Politics and diplomacy

  • The Kremlin said that it did not believe the tougher stance that Donald Trump has adopted towards Russia over its war in Ukraine means the end of US-Russia talks aimed at reviving their battered ties.
  • The Kremlin also said that it agreed with a statement by Zelenskyy that there needed to be more momentum around peace talks between the warring sides.
  • Zelenskyy appointed former Defence Minister Rustem Umerov as the secretary of the country’s National Security and Defence Council, according to a decree published on Friday on the president’s website. Umerov’s appointment follows a reshuffle of the Ukrainian government and the appointment of a new prime minister.
  • Russian President Vladimir Putin discussed Ukraine during a phone call with Turkish President Recep Tayyip Erdogan on Friday, the Kremlin press service said. Putin said Russia was “committed to a political and diplomatic settlement of the conflict in Ukraine” and thanked Erdogan for facilitating Russia-Ukraine bilateral talks.
  • German Chancellor Friedrich Merz has cast doubt on the possibility of Ukraine joining the EU by 2034, saying accession was unlikely to come at a point affecting the bloc’s medium-term finance plans, which run to 2034. European Commission President Ursula von der Leyen had said Kyiv could join the EU before 2030 if the country continues its reforms.
  • Russian courts sentenced 135 people to lengthy prison sentences in connection with a mass anti-Israel protest in October 2023 at an airport in the predominantly Muslim Dagestan region, the country’s Investigative Committee said on Friday. Hundreds of anti-Israel protesters stormed an airport in the city of Makhachkala, where a plane from Tel Aviv had just arrived, over Israel’s war on Gaza.

Regional security

  • Russia views recent comments by a top US general about NATO’s ability to swiftly capture the Russian Baltic exclave of Kaliningrad as hostile, Kremlin spokesman Dmitry Peskov said.
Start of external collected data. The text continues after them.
--- src/rtl/neighbor_scan.sv ---
// Neighbor-table read engine: walks entries 0..N-1 one per cycle and keeps the
// best qualifying next hop (highest Q, then fewest hops, then lowest index).
module neighbor_scan #(
  parameter int WORD_WIDTH  = 16,
  parameter int TABLE_DEPTH = 32,
  parameter int IDX_WIDTH   = 5
) (
  input  logic                  clk,
  input  logic                  rst,
  input  logic                  start,
  input  logic                  HB_Reset,
  input  logic [IDX_WIDTH:0]    neighborTotal,
  input  logic [WORD_WIDTH-1:0] energyThreshold,
  output logic [IDX_WIDTH-1:0]  rdIndex,
  input  logic [WORD_WIDTH-1:0] mNodeID,
  input  logic [WORD_WIDTH-1:0] mNodeHops,
  input  logic [WORD_WIDTH-1:0] mNodeQValue,
  input  logic [WORD_WIDTH-1:0] mNodeEnergy,
  input  logic                  mValid,
  output logic                  busy,
  output logic                  done,
  output logic                  found,
  output logic [WORD_WIDTH-1:0] bestNodeID,
  output logic [WORD_WIDTH-1:0] bestQValue,
  output logic [WORD_WIDTH-1:0] bestHops,
  output logic [IDX_WIDTH-1:0]  bestIndex
);

  localparam logic [1:0] s_idle = 2'd0;
  localparam logic [1:0] s_scan = 2'd1;
  localparam logic [1:0] s_done = 2'd2;

  localparam logic [IDX_WIDTH:0] DEPTH = (IDX_WIDTH+1)'(TABLE_DEPTH);

  logic [1:0]            state;
  logic [IDX_WIDTH:0]    n_q;
  logic [WORD_WIDTH-1:0] thr_q;
  logic [IDX_WIDTH:0]    n_clamp;
  logic                  qual, better, last;

  always_comb begin
    n_clamp = (neighborTotal > DEPTH) ? DEPTH : neighborTotal;
    qual    = mValid && (mNodeEnergy >= thr_q);
    // Full ties keep the incumbent, so the earliest index wins.
    better  = !found || (mNodeQValue > bestQValue) ||
              ((mNodeQValue == bestQValue) && (mNodeHops < bestHops));
    last    = ({1'b0, rdIndex} == (n_q - (IDX_WIDTH+1)'(1)));
  end

  always_ff @(posedge clk) begin
    if (rst) begin
      state      <= s_idle;
      rdIndex    <= '0;
      n_q        <= '0;
      thr_q      <= '0;
      found      <= 1'b0;
      bestNodeID <= '0;
      bestQValue <= '0;
      bestHops   <= '0;
      bestIndex  <= '0;
    end else if (HB_Reset) begin
      // Heartbeat abort keeps the latched N/threshold.
      state      <= s_idle;
      rdIndex    <= '0;
      found      <= 1'b0;
      bestNodeID <= '0;
      bestQValue <= '0;
      bestHops   <= '0;
      bestIndex  <= '0;
    end else begin
      case (state)
        s_idle: if (start) begin
          found      <= 1'b0;
          bestNodeID <= '0;
          bestQValue <= '0;
          bestHops   <= '0;
          bestIndex  <= '0;
          rdIndex    <= '0;
          n_q        <= n_clamp;
          thr_q      <= energyThreshold;
          state      <= (n_clamp == '0) ? s_done : s_scan;
        end
        s_scan: begin
          if (qual && better) begin
            found      <= 1'b1;
            bestNodeID <= mNodeID;
            bestQValue <= mNodeQValue;
            bestHops   <= mNodeHops;
            bestIndex  <= rdIndex;
          end
          if (last) begin
            state   <= s_done;
            rdIndex <= '0;
          end else begin
            rdIndex <= rdIndex + 1'b1;
          end
        end
        s_done:  state <= s_idle;
        default: state <= s_idle;
      endcase
    end
  end

  assign busy = (state == s_scan) || (state == s_done);
  assign done = (state == s_done) && !HB_Reset;

endmodule

--- config.mk ---
export PLATFORM = sky130hd
export DESIGN_NAME = neighbor_scan
export DESIGN_NICKNAME = d
export VERILOG_FILES = /design/src/rtl/neighbor_scan.sv
export SDC_FILE = /design/constraint.sdc
export NUM_CORES = 1
export LEC_CHECK = 0
export ABC_AREA = 1
export CAP_MARGIN = 20
export CORE_MARGIN = 1.5
export CORE_UTILIZATION = 35
export DETAILED_ROUTE_END_ITERATION = 10
export GPL_TIMING_DRIVEN = 0
export PLACE_DENSITY = 0.63
export SYNTH_ARGS = -nofsm -noshare
export SYNTH_HDL_FRONTEND = slang
export SYNTH_SLANG_ARGS = --single-unit
--- constraint.sdc ---
create_clock -name clk -period 1.9 [get_ports clk]
set_input_delay 0.38 -clock clk [delete_from_list [all_inputs] [get_ports clk]]
set_output_delay 0.38 -clock clk [all_outputs]
set_load 0.05 [all_outputs]
==> impl_metrics.yaml <==
finish:
  design_area_mm2: 0.008257
  final_util: 0.5703
  synthToLayoutAreaGrowth_pct: 59.59
  fillCellCount: 1374
  drive_gt1_frac: 0.2859
  finalNetCount: 1065
synthesis:
  synth_largest_type_area_fraction: 0.3212
  synth.lib_cells_used.distinct: 36
  synthDominantAreaCellType: "sky130_fd_sc_hd__dfxtp_1"
  ys.flop_type: "sky130_fd_sc_hd__dfxtp_1"
  synthArstFlopShare: 0
  synth_top_cells_by_area: "sky130_fd_sc_hd__dfxtp_1 32%, sky130_fd_sc_hd__ha_1 13%, sky130_fd_sc_hd__nand2_1 12%, sky130_fd_sc_hd__inv_1 9.4%, sky130_fd_sc_hd__nand3_1 6.2%"
  synth_edf_count: 0
  synthesis.area_mm2: 0.005174
  synth-seq-area-share: 0.3212
  ys_top_cells_by_count: "166 x sky130_fd_sc_hd__nand2_1, 129 x sky130_fd_sc_hd__inv_1, 83 x sky130_fd_sc_hd__dfxtp_1, 64 x sky130_fd_sc_hd__nand3_1, 60 x sky130_fd_sc_hd__a21oi_1"
  post-synth-top-count-cell: "sky130_fd_sc_hd__nand2_1"
  synthesis.yosys.warnings: 0
  synth_nets: 872
  postSynthCellCount: 729
  ys_seq_elements: 83
  syn_area_per_cell_um2: 7.097
power_and_ir_drop:
  power.clock.fraction: 0.392
  leakage_nw: 3.992
  power.internal_w: 0.003264
  power-per-cell-area_mw_per_mm2: 561.1
  netSwitchingPower_w: 0.001368
  power.switching_fraction: 0.2954
  p_seq_frac: 0.382
  power.combinational.fraction: 0.225
  irDropWorstVdd_mv: 0.5517
detailed_routing:
  routed-via-count: 5264
  drt-initial-drc-count: 206
  detail_route.first_pass.iterations: 4
  routed_wirelength_um: 15630
  avgRoutedWirePerCell_um: 14.05
  via_per_inst: 4.734
  route.antenna.remaining_nets: 0
  drc_errors: 0
global_routing:
  groute.usage.overall: 0.1958
  global_route_wire_length_before_repair_um: 24830
  antenna_found_initial: 1
  grt_remaining_overflow: 0
  grt_max_degree: 16
  first_global_vias: 4963
clock_network:
  clock_tree.buffer_depth: 2
  cts_root_buf: "sky130_fd_sc_hd__clkbuf_16"
  cts.hold.buffers_added: 0
  clk_latency_ns: 0.35
  h-tree-depth: 3
  clock-sinks: 83
  cts-buffers-inserted: 9
  worst_setup_hold_path_clk_slew_ns: 0.07
  cts_tree: "built"
setup_path:
  cp_max_fo: 10
  timing.critical_path.to_type: "register"
  worst_setup_path_start_kind: "register"
  setup.reg_to_reg.worst_slack_ns: -0.23
  critical_path_class: "register to register"
  worstPathArrival_ns: 2.40
  worst_ep_required_time_ns: 2.17
  r2r_cells: 14
die:
  floorplan.core_area_mm2: 0.01448
  row_count: 44
  floorplan.io_pins: 152
  die_width_um: 124.6
  die-height_um: 124.6
  initial_utilization: 0.3573
  design.die.area_mm2: 0.01552
sta:
  tcrit_tclk_final: 1.121
  final.min_clock_period_ns: 2.130
  finalClockSkew_ns: 0.008277
  setup_ws_ns: -0.2300
  worstMarginPinSlew_ns: 0.7599
  setup-violations-final: 54
  max_freq_mhz: 469.5
  setup-tns-final_ns: -10.10
  grt_setup_unrepaired: "true"
  slew-limit-headroom: 0.4934
  slew_viol_final: 0
  hold-worst-slack_ns: 0.4565
  timing_hold_violations_final: 0
place:
  place.detailed.hpwl_um: 10620
  placement.io_buffers: 151
  dpl-instance-area_mm2: 0.007047
  gp_congestion: 0.7662
run_status:
  status: "finished with violations"
  failed_checks: "setup timing"
worst_hold_path:
  hold-path-cell-count: 2
  worst_hold_path_type: "register to register"
run:
  cap_violations: 0
## layer usage
metal	GRT usage	part of all wire	vias up
met1	0.2551	0.46	2410
met2	0.3258	0.48	114
li1	-	-	2723
met4	0.06288	0.016	0
met3	0.03780	0.044	17
met5	0	0	-
## registers in the layout, indices dropped and copies added, names as in the netlist, 2 cells and up
register / count
state: 2
bestNodeID: 16
rdIndex: 5
bestHops: 16
n_q: 6
bestIndex: 5
thr_q: 16
bestQValue: 16
## placed cells by master, fill, tap and decap left out, types with 6 or more instances in the layout
master / Yosys / routed
sky130_fd_sc_hd__a211oi_1: 16 / 16
sky130_fd_sc_hd__a21oi_1: 60 / 38
sky130_fd_sc_hd__a21oi_2: 21 / 42
sky130_fd_sc_hd__buf_2: 5 / 7
sky130_fd_sc_hd__buf_4: 1 / 17
sky130_fd_sc_hd__buf_6: 8 / 9
sky130_fd_sc_hd__buf_8: 2 / 8
sky130_fd_sc_hd__clkbuf_1: 13 / 7
sky130_fd_sc_hd__clkbuf_16: 0 / 12
sky130_fd_sc_hd__clkdlybuf4s50_1: 0 / 53
sky130_fd_sc_hd__dfxtp_1: 83 / 50
sky130_fd_sc_hd__dfxtp_2: 0 / 12
sky130_fd_sc_hd__dfxtp_4: 0 / 21
sky130_fd_sc_hd__dlygate4sd2_1: 0 / 75
sky130_fd_sc_hd__dlymetal6s2s_1: 0 / 21
sky130_fd_sc_hd__ha_1: 52 / 34
sky130_fd_sc_hd__ha_4: 0 / 16
sky130_fd_sc_hd__inv_1: 129 / 115
sky130_fd_sc_hd__inv_2: 2 / 15
sky130_fd_sc_hd__nand2_1: 166 / 153
sky130_fd_sc_hd__nand2_2: 20 / 29
sky130_fd_sc_hd__nand2_4: 1 / 6
sky130_fd_sc_hd__nand3_1: 64 / 35
sky130_fd_sc_hd__nand3_2: 1 / 29
sky130_fd_sc_hd__nor2_1: 41 / 34
## kinds of logic after synthesis
kind of cell,Yosys count,synth area share
AO/OA/AOI/OAI,111,0.1357
AND/OR/NAND/NOR,312,0.2687
XOR/XNOR,7,0.01185
flip-flops,83,0.3212
adder cells (fa/ha/maj),52,0.1258
buffers and inverters,164,0.1369
## what timing repair did
item | 4_1_cts | 5_1_grt
hold endpoints to repair | 0 | 0
buffers inserted | 20 | 2
pin swaps | 69 | 33
gates resized for setup | 165 | 93
gates cloned | 6 | 4
setup endpoints to repair | 103 | 99
## area by class of cell
cell class                 instances  area, µm²  area share
buffer                            32      254.0     0.03076
sequential                        83       1755      0.2126
inverter                         131      494.2     0.05986
tap                              184      230.2     0.02788
multi-input combinational        485       3428      0.4152
clock inverter                     7      75.07    0.009092
timing repair buffer             180       1792      0.2170
antenna                            1      2.502   0.0003031
clock buffer                       9      225.2     0.02728
## path summary, 6_finish.rpt
check | startpoint | to
min | bestIndex[1]$_SDFFE_PP0P_ | bestIndex[1]$_SDFFE_PP0P_
max | bestQValue[11]$_SDFFE_PP0P_ | bestHops[6]$_SDFFE_PP0P_
max reg2reg | bestQValue[11]$_SDFFE_PP0P_ | bestHops[6]$_SDFFE_PP0P_
min reg2reg | bestIndex[1]$_SDFFE_PP0P_ | bestIndex[1]$_SDFFE_PP0P_
## through the flow
step | power, W | instances | setup slack (ns)
finish | 0.004632 | 1112 | -0.2300
CTS | 0.004566 | 1105 | -0.1812
global placement | 0.002648 | 1064 | -0.8215
global route | 0.004843 | 1112 | -0.3516
detailed placement | 0.002654 | 1064 | -0.8338
floorplan | 0.002299 | 729 | -0.09430
## power by group through the flow
stage	registers [W]	logic, W	clock network [W]
2_1_floorplan	0.00183	0.000467	0
3_3_place_gp	0.00181	0.000839	0
3_5_place_dp	0.00181	0.000845	0
4_1_cts	0.00177	0.000951	0.00185
5_1_grt	0.00177	0.00115	0.00192
6_report	0.00177	0.00104	0.00182
## critical path, cell delays in order, from the launching register on
cell	delay, ns
sky130_fd_sc_hd__dfxtp_4	0.36
sky130_fd_sc_hd__inv_2	0.04
sky130_fd_sc_hd__ha_4	0.26
sky130_fd_sc_hd__nand4_1	0.11
sky130_fd_sc_hd__and2b_2	0.26
sky130_fd_sc_hd__nand3_2	0.08
sky130_fd_sc_hd__nor2_2	0.08
sky130_fd_sc_hd__nand2_1	0.06
sky130_fd_sc_hd__nand3_2	0.09
sky130_fd_sc_hd__nand2_4	0.08
sky130_fd_sc_hd__nand2_8	0.13
sky130_fd_sc_hd__buf_6	0.12
sky130_fd_sc_hd__buf_8	0.12
sky130_fd_sc_hd__nand3_1	0.09
sky130_fd_sc_hd__a21oi_2	0.16
Power figures use the tool's default switching activity.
General Christopher Donahue, the US Army Europe and Africa commander, said NATO could seize Kaliningrad “from the ground in a timeframe that is unheard of and faster than we’ve ever been able to do”, according to a report.
  • Almost a third of Italians believe the country will be directly involved in a war within five years, but only 16 percent of those of fighting age would be willing to take up arms, a new survey shows.
  • The survey by the Centre for Social Investment Studies showed 39 percent of Italians aged between 18 and 45 would declare themselves as pacifist conscientious objectors, 19 percent would try to evade conscription another way, and 26 percent would prefer Italy to hire foreign mercenaries.